Bernadete Oliveira considera que os Meninos da ABDIM trazem uma grande inquietude sobre o prolongamento da vida. Segundo ela, suas mães já disseram que o viver mais exige um contínuo esforço físico, psicológico e financeiro; e que coube a elas a responsabilidade de lutar pela vida do filho; de valorizar a vida dele quando esta “caminha para a própria destruição”; de suportar a dor de conviver cotidianamente com a morte eminente do filho; e de superar o cansaço, gerado pela função materna de manter a sobrevivência do filho.  
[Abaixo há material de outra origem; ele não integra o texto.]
## src/rtl/stepper_pkg.sv

```systemverilog
// stepper_pkg: shared constants and types for the stepper move controller.
package stepper_pkg;
  localparam int STEP_PHASES = 29;
  localparam int IDX_W = 5;
  localparam logic DIR_FWD = 1'b1;
  localparam logic DIR_REV = 1'b0;
  typedef enum logic {IDLE, RUN} state_e;
endpackage

```

## src/rtl/stepper_phase_ring.sv

```systemverilog
// stepper_phase_ring: bidirectional one-hot rotator with a tracked binary index.
module stepper_phase_ring
  import stepper_pkg::*;
#(
  parameter int PHASES = STEP_PHASES
) (
  input  logic              clk,
  input  logic              rst_n,
  input  logic              en_i,
  input  logic              dir_i,
  output logic [PHASES-1:0] phase_o,
  output logic [IDX_W-1:0]  idx_o
);
  localparam logic [IDX_W-1:0] LAST = IDX_W'(PHASES - 1);
  logic [PHASES-1:0] phase_q, phase_d;
  logic [IDX_W-1:0]  idx_q, idx_d;
  always_comb begin
    phase_d = !en_i ? phase_q :
              (dir_i == DIR_FWD) ? {phase_q[PHASES-2:0], phase_q[PHASES-1]} :
                                   {phase_q[0], phase_q[PHASES-1:1]};
    idx_d = !en_i ? idx_q :
            (dir_i == DIR_FWD) ? ((idx_q == LAST) ? '0 : idx_q + IDX_W'(1)) :
                                 ((idx_q == '0) ? LAST : idx_q - IDX_W'(1));
  end
  always_ff @(posedge clk or negedge rst_n) begin
    if (!rst_n) begin
      phase_q <= PHASES'(1);
      idx_q   <= '0;
    end else begin
      phase_q <= phase_d;
      idx_q   <= idx_d;
    end
  end
  assign phase_o = phase_q;
  assign idx_o   = idx_q;
endmodule

```

## src/rtl/stepper_move_ctrl.sv

```systemverilog
// stepper_move_ctrl: accepts move commands, paces steps with a divider and drives the phase ring.
module stepper_move_ctrl
  import stepper_pkg::*;
#(
  parameter int PHASES = STEP_PHASES,
  parameter int CNT_W  = 16,
  parameter int DIV_W  = 16
) (
  input  logic              clk,
  input  logic              rst_n,
  input  logic              cmd_valid,
  output logic              cmd_ready,
  input  logic              cmd_dir,
  input  logic [CNT_W-1:0]  cmd_steps,
  input  logic [DIV_W-1:0]  cmd_period,
  input  logic              abort,
  output logic              busy,
  output logic              done,
  output logic              aborted,
  output logic              step_pulse,
  output logic              dir,
  output logic [PHASES-1:0] phase,
  output logic [IDX_W-1:0]  phase_idx,
  output logic [CNT_W-1:0]  steps_left
);
  state_e           state_q, state_d;
  logic [DIV_W-1:0] timer_q, timer_d, period_q, period_d, period_eff;
  logic [CNT_W-1:0] steps_q, steps_d;
  logic             dir_q, dir_d, done_q, done_d, aborted_q, aborted_d, step_q, step_d;
  logic             accept, running, abort_now, step_due, last_step;
  assign cmd_ready = (state_q == IDLE) && rst_n;
  always_comb begin
    accept     = cmd_valid && cmd_ready;
    running    = state_q == RUN;
    period_eff = (cmd_period == '0) ? DIV_W'(1) : cmd_period;
    // abort wins over a step falling on the same edge
    abort_now  = running && abort;
    step_due   = running && !abort && (timer_q == DIV_W'(1));
    last_step  = step_due && (steps_q == CNT_W'(1));
    state_d    = running ? ((abort_now || last_step) ? IDLE : RUN) :
                           ((accept && cmd_steps != '0) ? RUN : IDLE);
    timer_d    = accept ? period_eff : !running ? timer_q :
                 step_due ? period_q : timer_q - DIV_W'(1);
    period_d   = accept ? period_eff : period_q;
    steps_d    = accept ? cmd_steps : step_due ? steps_q - CNT_W'(1) : steps_q;
    dir_d      = accept ? cmd_dir : dir_q;
    done_d     = (accept && cmd_steps == '0) || abort_now || last_step;
    aborted_d  = abort_now;
    step_d     = step_due;
  end
  always_ff @(posedge clk or negedge rst_n) begin
    if (!rst_n) begin
      state_q   <= IDLE;
      timer_q   <= '0;
      period_q  <= '0;
      steps_q   <= '0;
      dir_q     <= 1'b0;
      done_q    <= 1'b0;
      aborted_q <= 1'b0;
      step_q    <= 1'b0;
    end else begin
      state_q   <= state_d;
      timer_q   <= timer_d;
      period_q  <= period_d;
      steps_q   <= steps_d;
      dir_q     <= dir_d;
      done_q    <= done_d;
      aborted_q <= aborted_d;
      step_q    <= step_d;
    end
  end
  stepper_phase_ring #(.PHASES(PHASES)) u_ring (
    .clk     (clk),
    .rst_n   (rst_n),
    .en_i    (step_due),
    .dir_i   (dir_q),
    .phase_o (phase),
    .idx_o   (phase_idx)
  );
  assign busy       = state_q == RUN;
  assign done       = done_q;
  assign aborted    = aborted_q;
  assign step_pulse = step_q;
  assign dir        = dir_q;
  assign steps_left = steps_q;
endmodule
```
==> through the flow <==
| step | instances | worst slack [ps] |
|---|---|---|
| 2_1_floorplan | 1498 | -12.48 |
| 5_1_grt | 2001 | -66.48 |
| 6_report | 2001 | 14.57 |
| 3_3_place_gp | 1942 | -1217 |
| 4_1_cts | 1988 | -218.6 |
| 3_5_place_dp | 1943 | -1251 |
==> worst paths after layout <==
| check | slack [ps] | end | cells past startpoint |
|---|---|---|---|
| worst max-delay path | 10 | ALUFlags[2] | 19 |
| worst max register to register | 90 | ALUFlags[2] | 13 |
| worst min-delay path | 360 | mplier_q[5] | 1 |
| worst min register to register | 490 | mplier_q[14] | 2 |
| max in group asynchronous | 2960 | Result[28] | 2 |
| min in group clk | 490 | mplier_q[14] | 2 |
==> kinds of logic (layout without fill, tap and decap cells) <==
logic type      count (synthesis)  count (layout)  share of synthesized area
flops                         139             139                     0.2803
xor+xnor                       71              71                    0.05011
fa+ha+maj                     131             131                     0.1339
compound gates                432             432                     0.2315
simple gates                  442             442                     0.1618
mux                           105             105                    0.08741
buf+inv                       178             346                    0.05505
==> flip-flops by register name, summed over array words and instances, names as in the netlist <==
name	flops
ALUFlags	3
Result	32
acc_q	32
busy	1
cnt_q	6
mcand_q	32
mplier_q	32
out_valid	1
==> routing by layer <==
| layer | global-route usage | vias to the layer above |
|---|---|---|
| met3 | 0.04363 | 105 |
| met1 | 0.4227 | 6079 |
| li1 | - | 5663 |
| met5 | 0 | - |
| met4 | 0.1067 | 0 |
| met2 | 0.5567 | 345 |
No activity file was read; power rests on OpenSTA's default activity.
Na realidade, a epopéia da longevidade densamente narrada nesta pesquisa, além de chamar a atenção da sociedade sobre a ausência de serviços de apoio comunitário e do próprio Estado, nos chama também a atenção para um debate público sobre os aspectos éticos, políticos e científicos que a envolve; obrigando cada um de nós a refletir sobre esses valores. Ao término de seu estudo, a pesquisadora nos deixa algumas interrogações: O que pensar sobre os impactos negativos e problemáticos da epopéia da longevidade? O que dizer desse fato que, por analogia, também traz os problemas do processo de envelhecimento, da velhice, na atualidade? Quando e em quais condições a longevidade humana fará parte de nossas vidas? 

Como foi feita a pesquisa

A pesquisa foi realizada na Associação Brasileira de Distrofia Muscular (ABDIM), localizada em São Paulo, com 50 mães e 51 filhos, no período de março de 2002 a novembro de 2003.  Focalizou-se a mãe da pessoa portadora de DMD, que envelhece e continua a prestar cuidados contínuos e cada vez mais específicos, ao filho. Foram utilizados instrumentos de pesquisa quanti-qualitativa: observação participante, questionário semi-estruturado e diário de campo. Utilizou-se o método analítico informatizado SPAD.T para analisar a narrativa dos sujeitos, a fim de se complementar os dados quantitativos, abrangendo categorias de totalidade social, cultural, econômica, saúde, apoio e de cotidianidade. Resultados e conclusões: A média de idade das mães é de 42,55 anos; na maioria casadas, de baixo nível de escolaridade e sem renda pessoal; e residentes na periferia da cidade de São Paulo. Os filhos têm em média 14,61 anos de idade, a maioria freqüenta a escola, utiliza cadeira de rodas para locomoção e é assistida pelo SUS. A análise detém-se, mais enfaticamente, na subdivisão por sete anos das faixas etárias, caracterizando a biografia dos sujeitos que, desde o nascimento, convivem cotidianamente com a Distrofia Muscular de Duchenne. O acesso aos avanços da tecnologia e os cuidados maternos intensivos contribui para o aumento da expectativa de vida das pessoas portadoras de DMD. No entanto, questões de ordem social, econômica, existencial e ética são fundamentais para a reflexão da longevidade, especialmente de pessoas portadoras de DMD, completamente dependentes de suas mães, as quais convivem diariamente com a morte do filho precocemente enunciada e anunciada no corpo.